* **WHAT IS EXPECTED**:
Search through the entries for the word "removal" and copy every line that has it.

* **THE DATA**:
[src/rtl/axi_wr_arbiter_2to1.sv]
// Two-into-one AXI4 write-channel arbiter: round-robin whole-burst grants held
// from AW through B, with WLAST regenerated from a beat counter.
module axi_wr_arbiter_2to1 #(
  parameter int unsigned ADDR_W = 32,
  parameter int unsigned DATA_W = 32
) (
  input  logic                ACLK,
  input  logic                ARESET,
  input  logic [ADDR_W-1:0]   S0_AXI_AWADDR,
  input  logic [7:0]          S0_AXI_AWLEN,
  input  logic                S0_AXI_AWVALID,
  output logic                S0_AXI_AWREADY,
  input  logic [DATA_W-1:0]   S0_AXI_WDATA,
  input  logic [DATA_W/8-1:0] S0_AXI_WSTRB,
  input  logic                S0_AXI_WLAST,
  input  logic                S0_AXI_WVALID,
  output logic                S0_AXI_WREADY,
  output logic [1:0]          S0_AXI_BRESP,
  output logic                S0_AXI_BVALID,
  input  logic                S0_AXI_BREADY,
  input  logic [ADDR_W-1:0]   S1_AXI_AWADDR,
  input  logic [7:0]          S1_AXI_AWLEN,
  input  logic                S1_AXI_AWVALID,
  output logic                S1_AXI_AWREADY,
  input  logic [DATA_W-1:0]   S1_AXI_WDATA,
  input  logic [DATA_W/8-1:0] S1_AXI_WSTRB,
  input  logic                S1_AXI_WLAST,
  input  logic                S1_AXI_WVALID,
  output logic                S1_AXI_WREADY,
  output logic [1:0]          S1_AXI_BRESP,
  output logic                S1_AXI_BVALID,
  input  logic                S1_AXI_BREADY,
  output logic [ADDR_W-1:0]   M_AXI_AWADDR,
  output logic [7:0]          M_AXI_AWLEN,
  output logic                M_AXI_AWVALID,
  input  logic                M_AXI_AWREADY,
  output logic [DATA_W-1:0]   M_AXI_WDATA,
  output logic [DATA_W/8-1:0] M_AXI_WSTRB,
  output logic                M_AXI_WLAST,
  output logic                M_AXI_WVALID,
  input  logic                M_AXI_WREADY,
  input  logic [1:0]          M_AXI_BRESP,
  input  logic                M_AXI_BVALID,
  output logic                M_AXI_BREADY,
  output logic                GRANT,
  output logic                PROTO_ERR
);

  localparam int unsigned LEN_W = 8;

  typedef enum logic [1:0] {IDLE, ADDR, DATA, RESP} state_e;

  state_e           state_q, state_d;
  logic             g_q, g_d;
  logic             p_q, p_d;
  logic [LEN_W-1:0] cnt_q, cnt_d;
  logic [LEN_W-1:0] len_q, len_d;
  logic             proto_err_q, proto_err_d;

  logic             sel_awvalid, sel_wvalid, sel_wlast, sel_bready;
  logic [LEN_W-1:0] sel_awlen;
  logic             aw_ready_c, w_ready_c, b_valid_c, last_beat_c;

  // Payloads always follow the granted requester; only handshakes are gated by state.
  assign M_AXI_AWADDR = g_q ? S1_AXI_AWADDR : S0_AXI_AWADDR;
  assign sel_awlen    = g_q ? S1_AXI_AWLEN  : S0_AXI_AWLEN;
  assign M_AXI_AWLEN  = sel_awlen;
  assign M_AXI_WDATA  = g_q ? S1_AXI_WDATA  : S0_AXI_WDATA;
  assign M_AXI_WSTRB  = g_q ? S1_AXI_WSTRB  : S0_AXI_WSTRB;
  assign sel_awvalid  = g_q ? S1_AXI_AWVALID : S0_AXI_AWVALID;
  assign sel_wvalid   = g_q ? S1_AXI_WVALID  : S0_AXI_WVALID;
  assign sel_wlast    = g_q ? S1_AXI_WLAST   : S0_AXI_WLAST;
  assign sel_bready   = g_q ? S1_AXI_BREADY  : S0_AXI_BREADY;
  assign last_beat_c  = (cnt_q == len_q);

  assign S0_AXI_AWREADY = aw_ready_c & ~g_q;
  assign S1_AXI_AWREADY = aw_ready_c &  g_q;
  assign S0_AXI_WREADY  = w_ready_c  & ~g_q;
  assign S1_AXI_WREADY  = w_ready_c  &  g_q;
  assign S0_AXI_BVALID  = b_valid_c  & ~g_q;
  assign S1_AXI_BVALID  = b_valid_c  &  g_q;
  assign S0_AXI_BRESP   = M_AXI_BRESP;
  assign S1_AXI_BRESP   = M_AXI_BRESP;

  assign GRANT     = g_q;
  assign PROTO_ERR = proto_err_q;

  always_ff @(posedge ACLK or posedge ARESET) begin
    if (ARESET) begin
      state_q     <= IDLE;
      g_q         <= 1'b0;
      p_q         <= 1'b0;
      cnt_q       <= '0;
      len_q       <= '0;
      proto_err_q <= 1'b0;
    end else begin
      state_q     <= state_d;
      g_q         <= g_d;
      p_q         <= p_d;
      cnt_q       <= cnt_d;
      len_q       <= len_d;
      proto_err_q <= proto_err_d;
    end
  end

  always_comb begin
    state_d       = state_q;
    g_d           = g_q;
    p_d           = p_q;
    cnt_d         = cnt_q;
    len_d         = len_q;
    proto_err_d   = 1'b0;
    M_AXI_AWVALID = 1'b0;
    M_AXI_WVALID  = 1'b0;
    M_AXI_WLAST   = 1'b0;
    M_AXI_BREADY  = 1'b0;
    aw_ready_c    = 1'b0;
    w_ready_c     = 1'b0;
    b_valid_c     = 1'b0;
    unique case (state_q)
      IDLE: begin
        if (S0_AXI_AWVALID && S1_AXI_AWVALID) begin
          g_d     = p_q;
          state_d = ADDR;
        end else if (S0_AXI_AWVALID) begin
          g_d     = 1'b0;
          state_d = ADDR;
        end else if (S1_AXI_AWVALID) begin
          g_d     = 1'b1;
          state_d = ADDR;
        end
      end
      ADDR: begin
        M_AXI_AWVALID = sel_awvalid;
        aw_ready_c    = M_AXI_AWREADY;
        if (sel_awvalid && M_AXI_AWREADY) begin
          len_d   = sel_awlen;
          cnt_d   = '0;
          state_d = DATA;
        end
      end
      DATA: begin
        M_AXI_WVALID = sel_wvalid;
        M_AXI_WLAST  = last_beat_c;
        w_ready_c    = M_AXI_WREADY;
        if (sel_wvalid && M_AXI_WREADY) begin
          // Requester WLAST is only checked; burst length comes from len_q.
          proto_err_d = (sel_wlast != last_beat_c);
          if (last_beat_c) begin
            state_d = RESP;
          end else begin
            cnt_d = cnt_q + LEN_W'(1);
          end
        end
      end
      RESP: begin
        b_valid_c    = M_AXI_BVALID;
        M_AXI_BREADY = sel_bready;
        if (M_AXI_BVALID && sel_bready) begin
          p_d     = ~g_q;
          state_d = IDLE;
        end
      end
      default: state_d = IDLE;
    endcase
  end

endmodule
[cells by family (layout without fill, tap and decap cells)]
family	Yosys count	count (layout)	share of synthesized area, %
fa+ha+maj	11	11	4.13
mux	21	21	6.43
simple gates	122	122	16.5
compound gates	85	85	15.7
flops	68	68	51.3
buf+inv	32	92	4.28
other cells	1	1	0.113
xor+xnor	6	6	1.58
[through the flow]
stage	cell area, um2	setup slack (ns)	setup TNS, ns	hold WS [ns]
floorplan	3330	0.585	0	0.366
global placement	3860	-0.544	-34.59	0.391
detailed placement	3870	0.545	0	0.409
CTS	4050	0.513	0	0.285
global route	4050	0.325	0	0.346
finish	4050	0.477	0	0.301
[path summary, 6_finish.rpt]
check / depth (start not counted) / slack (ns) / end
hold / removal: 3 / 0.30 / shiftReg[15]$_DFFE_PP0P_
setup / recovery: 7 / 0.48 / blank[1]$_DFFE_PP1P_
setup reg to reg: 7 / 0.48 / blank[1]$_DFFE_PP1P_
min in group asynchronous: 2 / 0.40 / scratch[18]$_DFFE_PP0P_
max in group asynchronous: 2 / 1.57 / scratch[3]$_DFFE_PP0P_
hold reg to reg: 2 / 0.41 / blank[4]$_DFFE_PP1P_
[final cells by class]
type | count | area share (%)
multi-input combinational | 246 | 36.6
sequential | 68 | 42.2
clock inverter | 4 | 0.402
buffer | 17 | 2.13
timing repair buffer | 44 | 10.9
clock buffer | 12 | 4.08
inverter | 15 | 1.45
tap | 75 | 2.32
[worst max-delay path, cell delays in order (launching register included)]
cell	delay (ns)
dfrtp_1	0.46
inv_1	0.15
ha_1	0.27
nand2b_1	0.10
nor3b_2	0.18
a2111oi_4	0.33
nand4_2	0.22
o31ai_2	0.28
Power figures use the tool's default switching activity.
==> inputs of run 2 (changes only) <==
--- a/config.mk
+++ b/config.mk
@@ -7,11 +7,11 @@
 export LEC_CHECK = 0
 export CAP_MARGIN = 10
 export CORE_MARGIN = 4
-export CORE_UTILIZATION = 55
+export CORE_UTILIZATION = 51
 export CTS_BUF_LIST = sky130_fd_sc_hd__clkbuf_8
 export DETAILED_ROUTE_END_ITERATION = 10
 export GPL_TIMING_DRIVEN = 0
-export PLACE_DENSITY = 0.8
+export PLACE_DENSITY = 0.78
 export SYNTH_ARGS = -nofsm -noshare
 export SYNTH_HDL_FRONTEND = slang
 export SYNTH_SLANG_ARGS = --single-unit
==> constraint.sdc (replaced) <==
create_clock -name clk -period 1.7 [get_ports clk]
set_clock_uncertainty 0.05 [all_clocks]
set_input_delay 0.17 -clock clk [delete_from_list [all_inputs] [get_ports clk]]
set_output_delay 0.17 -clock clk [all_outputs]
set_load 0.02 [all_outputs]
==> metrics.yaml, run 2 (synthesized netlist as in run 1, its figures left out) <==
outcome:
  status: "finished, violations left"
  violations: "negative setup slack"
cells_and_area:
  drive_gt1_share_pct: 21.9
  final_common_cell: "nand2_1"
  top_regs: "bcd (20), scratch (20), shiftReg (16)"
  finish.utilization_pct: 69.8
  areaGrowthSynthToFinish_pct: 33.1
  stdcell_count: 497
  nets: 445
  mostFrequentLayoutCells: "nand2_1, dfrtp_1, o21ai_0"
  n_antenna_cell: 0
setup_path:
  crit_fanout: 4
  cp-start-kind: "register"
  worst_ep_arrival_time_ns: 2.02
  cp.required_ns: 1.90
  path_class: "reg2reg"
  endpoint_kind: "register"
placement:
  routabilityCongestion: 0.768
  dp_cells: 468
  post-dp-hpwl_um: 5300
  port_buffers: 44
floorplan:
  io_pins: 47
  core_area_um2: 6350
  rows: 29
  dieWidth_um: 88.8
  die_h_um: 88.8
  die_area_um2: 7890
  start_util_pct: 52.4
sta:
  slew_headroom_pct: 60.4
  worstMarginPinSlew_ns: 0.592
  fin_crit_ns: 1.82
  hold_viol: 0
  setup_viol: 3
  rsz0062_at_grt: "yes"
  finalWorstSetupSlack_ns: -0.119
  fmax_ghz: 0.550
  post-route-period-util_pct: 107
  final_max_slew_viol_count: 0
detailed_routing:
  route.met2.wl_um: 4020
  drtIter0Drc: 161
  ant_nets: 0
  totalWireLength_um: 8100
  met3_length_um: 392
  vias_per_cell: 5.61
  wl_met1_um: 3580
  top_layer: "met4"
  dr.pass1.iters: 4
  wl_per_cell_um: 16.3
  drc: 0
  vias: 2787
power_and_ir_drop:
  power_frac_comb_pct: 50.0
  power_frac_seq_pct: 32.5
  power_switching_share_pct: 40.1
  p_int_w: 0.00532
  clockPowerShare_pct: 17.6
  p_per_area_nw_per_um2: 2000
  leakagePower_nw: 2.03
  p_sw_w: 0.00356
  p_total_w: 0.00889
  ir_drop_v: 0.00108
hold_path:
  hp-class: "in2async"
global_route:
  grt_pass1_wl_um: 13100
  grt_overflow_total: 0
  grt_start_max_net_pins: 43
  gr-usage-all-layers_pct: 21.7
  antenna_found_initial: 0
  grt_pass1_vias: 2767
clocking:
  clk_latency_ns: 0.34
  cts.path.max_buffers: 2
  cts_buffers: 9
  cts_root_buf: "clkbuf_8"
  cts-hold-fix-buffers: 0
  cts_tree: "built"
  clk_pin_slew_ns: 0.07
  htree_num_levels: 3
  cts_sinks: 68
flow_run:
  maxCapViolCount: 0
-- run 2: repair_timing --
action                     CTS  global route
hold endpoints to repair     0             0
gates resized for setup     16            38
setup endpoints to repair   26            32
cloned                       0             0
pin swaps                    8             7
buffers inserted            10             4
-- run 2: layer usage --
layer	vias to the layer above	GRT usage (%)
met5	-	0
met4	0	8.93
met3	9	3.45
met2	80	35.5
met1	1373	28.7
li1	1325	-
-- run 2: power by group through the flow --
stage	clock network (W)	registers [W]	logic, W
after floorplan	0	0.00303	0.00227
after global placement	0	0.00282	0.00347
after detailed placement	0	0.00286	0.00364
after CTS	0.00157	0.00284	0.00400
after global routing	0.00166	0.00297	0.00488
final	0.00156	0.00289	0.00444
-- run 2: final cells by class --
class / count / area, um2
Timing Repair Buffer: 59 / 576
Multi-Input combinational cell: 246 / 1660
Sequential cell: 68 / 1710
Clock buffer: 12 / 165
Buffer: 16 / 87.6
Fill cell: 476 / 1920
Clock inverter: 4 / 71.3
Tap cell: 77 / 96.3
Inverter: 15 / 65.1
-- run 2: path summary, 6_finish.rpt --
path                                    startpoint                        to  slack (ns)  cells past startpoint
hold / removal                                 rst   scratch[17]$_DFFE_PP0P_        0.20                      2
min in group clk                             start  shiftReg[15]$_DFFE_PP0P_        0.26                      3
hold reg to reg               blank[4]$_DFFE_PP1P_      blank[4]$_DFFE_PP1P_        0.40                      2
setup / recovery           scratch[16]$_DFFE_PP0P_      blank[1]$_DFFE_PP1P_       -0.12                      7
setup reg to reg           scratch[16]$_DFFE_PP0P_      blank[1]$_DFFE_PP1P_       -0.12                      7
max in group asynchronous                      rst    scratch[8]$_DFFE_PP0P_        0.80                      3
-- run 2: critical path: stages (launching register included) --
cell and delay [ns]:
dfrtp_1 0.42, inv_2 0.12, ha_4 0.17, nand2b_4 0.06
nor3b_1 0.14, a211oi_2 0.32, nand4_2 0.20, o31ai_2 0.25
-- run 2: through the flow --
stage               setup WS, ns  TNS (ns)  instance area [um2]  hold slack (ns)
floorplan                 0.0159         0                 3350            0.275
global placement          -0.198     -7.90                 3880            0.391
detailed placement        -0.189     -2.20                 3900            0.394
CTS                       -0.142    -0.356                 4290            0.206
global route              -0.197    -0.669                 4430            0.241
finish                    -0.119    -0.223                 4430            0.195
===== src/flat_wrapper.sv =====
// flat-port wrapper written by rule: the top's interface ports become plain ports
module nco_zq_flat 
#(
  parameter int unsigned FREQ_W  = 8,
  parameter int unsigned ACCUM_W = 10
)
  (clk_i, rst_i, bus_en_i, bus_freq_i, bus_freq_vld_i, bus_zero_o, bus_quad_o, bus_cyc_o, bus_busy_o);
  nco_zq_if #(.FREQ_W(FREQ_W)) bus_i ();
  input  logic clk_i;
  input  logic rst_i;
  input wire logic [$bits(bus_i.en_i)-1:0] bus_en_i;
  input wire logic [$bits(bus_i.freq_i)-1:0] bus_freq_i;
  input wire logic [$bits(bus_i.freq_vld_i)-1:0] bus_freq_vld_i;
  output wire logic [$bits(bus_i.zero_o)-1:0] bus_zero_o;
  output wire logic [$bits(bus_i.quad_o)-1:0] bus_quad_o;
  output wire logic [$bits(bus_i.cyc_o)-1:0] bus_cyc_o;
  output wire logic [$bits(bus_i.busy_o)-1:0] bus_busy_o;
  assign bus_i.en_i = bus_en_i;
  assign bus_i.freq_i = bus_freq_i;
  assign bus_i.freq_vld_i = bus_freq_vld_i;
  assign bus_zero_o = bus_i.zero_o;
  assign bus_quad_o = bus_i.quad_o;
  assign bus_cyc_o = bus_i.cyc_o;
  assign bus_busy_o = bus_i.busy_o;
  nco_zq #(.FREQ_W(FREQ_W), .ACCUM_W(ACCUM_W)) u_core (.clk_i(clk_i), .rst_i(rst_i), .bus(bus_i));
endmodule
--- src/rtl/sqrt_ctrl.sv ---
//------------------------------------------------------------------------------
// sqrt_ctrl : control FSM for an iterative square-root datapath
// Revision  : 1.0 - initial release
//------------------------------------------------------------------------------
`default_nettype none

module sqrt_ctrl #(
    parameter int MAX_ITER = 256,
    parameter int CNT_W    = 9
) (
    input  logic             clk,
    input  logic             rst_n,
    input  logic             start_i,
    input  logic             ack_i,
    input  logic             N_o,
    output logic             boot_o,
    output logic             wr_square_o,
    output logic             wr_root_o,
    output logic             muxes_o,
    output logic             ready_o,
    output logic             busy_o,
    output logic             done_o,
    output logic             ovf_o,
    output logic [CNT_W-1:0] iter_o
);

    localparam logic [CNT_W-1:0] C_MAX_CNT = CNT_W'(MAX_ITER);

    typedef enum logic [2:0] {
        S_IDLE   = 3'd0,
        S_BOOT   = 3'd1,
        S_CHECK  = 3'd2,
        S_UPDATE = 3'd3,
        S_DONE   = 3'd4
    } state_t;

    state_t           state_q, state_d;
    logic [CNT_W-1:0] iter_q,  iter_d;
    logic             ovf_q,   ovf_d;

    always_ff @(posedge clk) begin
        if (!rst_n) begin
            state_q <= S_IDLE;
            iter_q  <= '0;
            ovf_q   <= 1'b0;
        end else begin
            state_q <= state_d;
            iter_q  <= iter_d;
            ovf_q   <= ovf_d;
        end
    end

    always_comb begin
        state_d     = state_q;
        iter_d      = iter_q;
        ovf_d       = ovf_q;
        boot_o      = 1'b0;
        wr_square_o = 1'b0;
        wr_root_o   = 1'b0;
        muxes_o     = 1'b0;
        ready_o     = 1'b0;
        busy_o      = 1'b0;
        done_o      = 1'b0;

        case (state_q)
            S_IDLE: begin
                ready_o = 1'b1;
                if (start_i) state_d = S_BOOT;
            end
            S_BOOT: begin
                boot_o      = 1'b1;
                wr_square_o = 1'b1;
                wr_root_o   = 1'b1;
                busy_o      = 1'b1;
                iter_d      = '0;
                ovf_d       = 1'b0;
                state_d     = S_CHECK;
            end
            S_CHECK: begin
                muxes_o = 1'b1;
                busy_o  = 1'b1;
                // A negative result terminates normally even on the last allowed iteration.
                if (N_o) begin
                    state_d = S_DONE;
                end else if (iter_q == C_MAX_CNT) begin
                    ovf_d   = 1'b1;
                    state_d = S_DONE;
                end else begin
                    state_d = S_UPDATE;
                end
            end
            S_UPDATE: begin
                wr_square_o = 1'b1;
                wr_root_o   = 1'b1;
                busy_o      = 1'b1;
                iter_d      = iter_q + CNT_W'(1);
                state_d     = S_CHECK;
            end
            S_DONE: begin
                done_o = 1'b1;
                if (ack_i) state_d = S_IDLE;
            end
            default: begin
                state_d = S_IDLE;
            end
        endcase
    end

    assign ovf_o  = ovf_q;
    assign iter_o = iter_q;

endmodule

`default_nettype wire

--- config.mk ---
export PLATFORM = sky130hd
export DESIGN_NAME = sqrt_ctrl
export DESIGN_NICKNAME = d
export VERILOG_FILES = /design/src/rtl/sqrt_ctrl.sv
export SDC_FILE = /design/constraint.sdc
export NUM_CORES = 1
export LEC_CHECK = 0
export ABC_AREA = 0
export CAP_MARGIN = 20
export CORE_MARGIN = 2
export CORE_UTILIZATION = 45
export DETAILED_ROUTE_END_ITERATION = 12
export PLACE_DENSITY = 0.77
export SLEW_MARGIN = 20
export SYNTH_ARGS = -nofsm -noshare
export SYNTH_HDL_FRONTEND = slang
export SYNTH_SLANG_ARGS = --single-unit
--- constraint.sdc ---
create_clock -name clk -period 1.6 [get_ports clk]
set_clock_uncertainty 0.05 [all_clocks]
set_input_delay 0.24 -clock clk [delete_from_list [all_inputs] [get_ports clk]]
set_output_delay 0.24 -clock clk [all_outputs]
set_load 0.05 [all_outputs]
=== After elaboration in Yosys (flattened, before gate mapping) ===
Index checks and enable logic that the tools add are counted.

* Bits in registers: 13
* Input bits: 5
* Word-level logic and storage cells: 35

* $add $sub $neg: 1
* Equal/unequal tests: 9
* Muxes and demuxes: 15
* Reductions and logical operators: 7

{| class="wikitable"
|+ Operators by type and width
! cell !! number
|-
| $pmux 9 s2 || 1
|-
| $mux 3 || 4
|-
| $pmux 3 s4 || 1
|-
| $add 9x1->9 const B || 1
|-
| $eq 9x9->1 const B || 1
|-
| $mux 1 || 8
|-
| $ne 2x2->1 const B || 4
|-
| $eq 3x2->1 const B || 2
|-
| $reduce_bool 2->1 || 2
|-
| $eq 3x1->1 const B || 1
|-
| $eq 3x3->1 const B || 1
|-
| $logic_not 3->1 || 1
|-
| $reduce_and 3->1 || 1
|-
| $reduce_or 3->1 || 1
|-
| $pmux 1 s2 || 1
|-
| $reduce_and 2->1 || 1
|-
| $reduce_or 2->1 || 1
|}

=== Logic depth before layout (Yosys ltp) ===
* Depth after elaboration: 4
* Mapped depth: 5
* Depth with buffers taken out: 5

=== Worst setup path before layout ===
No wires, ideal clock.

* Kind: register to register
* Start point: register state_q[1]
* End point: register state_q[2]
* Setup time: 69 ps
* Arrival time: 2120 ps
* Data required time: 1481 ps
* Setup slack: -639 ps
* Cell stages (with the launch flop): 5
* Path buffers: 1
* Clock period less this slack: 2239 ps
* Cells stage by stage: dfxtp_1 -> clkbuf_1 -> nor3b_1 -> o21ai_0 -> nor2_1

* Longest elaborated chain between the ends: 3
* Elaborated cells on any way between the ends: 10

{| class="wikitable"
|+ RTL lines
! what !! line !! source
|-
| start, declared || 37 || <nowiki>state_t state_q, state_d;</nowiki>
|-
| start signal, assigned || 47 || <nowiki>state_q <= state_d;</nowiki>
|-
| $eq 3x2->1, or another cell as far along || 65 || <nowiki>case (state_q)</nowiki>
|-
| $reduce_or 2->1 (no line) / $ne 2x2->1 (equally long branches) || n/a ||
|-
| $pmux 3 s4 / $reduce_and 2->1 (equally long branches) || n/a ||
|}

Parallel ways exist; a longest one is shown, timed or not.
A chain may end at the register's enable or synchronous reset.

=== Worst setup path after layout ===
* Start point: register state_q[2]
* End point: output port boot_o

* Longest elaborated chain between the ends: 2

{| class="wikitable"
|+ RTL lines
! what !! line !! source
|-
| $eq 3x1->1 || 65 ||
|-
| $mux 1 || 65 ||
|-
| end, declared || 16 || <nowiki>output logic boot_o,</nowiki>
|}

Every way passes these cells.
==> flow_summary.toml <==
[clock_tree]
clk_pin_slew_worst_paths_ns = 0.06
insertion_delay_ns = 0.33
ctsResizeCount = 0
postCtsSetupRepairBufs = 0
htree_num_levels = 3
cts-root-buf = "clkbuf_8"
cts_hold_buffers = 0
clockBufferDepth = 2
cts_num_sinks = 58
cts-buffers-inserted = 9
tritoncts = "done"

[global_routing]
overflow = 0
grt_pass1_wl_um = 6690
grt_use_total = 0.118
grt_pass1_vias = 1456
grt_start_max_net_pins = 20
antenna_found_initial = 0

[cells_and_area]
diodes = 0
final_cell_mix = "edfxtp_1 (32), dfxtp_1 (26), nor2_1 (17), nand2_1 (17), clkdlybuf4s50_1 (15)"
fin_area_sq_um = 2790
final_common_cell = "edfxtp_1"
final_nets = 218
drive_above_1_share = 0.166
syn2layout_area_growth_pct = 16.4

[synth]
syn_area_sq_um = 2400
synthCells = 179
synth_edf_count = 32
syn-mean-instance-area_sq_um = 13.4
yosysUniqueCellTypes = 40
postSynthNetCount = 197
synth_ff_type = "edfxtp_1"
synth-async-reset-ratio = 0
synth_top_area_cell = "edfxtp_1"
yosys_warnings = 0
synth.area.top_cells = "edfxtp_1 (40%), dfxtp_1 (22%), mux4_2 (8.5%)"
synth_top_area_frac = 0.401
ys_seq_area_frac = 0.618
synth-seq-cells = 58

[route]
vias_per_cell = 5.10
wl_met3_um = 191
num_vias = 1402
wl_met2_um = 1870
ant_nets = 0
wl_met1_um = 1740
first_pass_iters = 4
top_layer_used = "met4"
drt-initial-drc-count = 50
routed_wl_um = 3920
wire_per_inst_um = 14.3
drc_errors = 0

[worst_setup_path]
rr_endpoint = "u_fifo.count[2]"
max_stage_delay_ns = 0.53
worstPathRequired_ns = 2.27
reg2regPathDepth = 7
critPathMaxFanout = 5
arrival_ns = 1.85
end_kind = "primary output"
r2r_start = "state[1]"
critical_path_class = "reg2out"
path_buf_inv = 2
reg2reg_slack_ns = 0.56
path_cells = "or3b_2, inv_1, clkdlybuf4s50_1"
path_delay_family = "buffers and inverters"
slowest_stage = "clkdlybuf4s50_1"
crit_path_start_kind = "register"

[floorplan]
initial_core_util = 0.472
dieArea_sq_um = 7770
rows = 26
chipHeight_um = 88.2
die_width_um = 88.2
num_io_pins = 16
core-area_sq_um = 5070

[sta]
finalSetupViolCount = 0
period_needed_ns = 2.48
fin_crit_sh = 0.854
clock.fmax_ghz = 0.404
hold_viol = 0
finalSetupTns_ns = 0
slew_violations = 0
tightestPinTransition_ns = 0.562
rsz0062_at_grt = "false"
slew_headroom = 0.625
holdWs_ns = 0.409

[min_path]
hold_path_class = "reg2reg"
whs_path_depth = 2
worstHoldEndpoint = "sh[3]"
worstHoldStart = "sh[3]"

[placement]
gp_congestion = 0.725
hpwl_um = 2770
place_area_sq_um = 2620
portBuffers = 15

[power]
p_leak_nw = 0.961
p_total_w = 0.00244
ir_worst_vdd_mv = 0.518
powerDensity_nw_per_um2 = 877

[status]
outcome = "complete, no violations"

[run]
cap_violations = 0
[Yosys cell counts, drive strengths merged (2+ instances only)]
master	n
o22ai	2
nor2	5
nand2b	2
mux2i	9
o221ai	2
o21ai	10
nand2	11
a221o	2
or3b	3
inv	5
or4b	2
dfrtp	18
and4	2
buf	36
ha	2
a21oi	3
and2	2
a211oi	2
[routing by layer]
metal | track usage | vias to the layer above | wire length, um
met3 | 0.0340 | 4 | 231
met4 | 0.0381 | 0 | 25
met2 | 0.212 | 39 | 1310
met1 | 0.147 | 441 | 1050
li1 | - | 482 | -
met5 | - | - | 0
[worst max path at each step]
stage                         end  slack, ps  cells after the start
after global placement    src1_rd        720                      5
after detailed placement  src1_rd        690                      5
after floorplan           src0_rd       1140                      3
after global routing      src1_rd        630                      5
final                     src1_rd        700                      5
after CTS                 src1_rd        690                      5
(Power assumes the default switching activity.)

* **SOLUTION TO THIS EXERCISE**:
hold / removal: 3 / 0.30 / shiftReg[15]$_DFFE_PP0P_
hold / removal                                 rst   scratch[17]$_DFFE_PP0P_        0.20                      2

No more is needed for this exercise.